Dosimetric studies clearly demonstrated that COPD patients have increased dose rates of fine and UF particles and impaired mucociliary clearance relative to age-matched healthy subjects. These findings suggest that individuals with COPD are potentially at greater risk of PM-related health effects (Bennett et al. 1997; Brown et al. 2002). Support for PM-mediated exacerbation of emphysema is provided by a toxicological study using papain-treated mice. In this model, exposure to urban ambient air resulted in a PM-dependent increase in a measure of airspace enlargement (Lopes et al. 2009). The pathogenesis of emphysema is a complex process involving oxidative stress and inflammation, both of which can result from PM deposition in the respiratory tract. Collectively, these results provide preliminary evidence for biological plausibility of PM-related health effects in individuals with COPD and suggest that respiratory morbidities, excluding asthma, may also increase the susceptibility of a population to PM-related respiratory effects.

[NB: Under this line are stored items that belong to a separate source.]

What follows belongs to an exercise in optimizing a design on an open flow for small area; a production flow would make more cautious choices. The RTL was checked by simulation tests, not by an equivalence proof against the original design.

## flow/run.sh

```bash
#!/bin/bash
# Standard ORFS layout (the standard.sh), with the port buffers made from
# the smallest buffer cell and the clock tree built as below.
set -euo pipefail
export BUFFER_PORTS_ARGS="-buffer_cell sky130_fd_sc_hd__buf_1"
export SKIP_REPAIR_TIE_FANOUT=1
export CTS_ARGS="-sink_clustering_enable -repair_clock_nets -dont_use_dummy_load -buf_list {sky130_fd_sc_hd__clkbuf_2 sky130_fd_sc_hd__clkbuf_4} -sink_clustering_size 10 -sink_clustering_max_diameter 40"
bash standard.sh > standard.log 2>&1
```

## standard.sh

```bash
#!/bin/bash
# synth_recipe.tcl (not shown) runs the flow's synth.tcl, then flattens the netlist and writes it again
# the make line also repeats each setting of config.mk as NAME=value (left out here)
make -C /OpenROAD-flow-scripts/flow DESIGN_CONFIG=/design/flow/config.mk WORK_HOME=/design/flow/orfs CLKGATE_MAP_FILE= SYNTH_SCRIPT=/design/flow/synth_recipe.tcl "${@:-finish}"
```

## config.mk

```make
export PLATFORM = sky130hd
export DESIGN_NAME = nonuniform_top_v0
export DESIGN_NICKNAME = nonuniform_top_v0
export VERILOG_FILES = /design/flow/design.v
export SDC_FILE = /design/flow/constraint.sdc
export NUM_CORES = 4
export LEC_CHECK = 0
export ABC_AREA = 1
export CAP_MARGIN = 20
export CORE_MARGIN = 2
export CORE_UTILIZATION = 65
export PLACE_DENSITY = 0.8
export SLEW_MARGIN = 20
export SYNTH_HIERARCHICAL = 1
export SYNTH_MINIMUM_KEEP_SIZE = 0
```

## constraint.sdc

```tcl
create_clock -name core_clock -period 10.0 [get_ports {i_clk}]
set_input_delay 2.0000 -clock core_clock [delete_from_list [all_inputs] [get_ports {i_clk}]]
set_output_delay 2.0000 -clock core_clock [all_outputs]
set_load 0.01 [all_outputs]
```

Respiratory contributions to cardiovascular effects
Most studies that examined whether preexisting respiratory diseases increase the risk of PM-related health effects have focused on PM-induced respiratory exacerbations, but some studies have also examined whether preexisting respiratory diseases contribute to cardiovascular effects. Most epidemiological studies did not find evidence that preexisting respiratory diseases increased the risk of PM-related cardiovascular hospital admission or ED visits for a variety of cardiovascular outcomes (e.g., IHD, arrhythmias, CHF, MI); these studies examined whether preexisting respiratory infection (Wellenius et al. 2006b), pneumonia (Zanobetti and Schwartz 2005), and COPD (Peel et al. 2007) increased the risk of PM-related cardiovascular effects. However, De Leon et al. (2003) found that individuals with preexisting respiratory diseases had increased risk for PM10-induced circulatory mortality compared with individuals without preexisting respiratory diseases.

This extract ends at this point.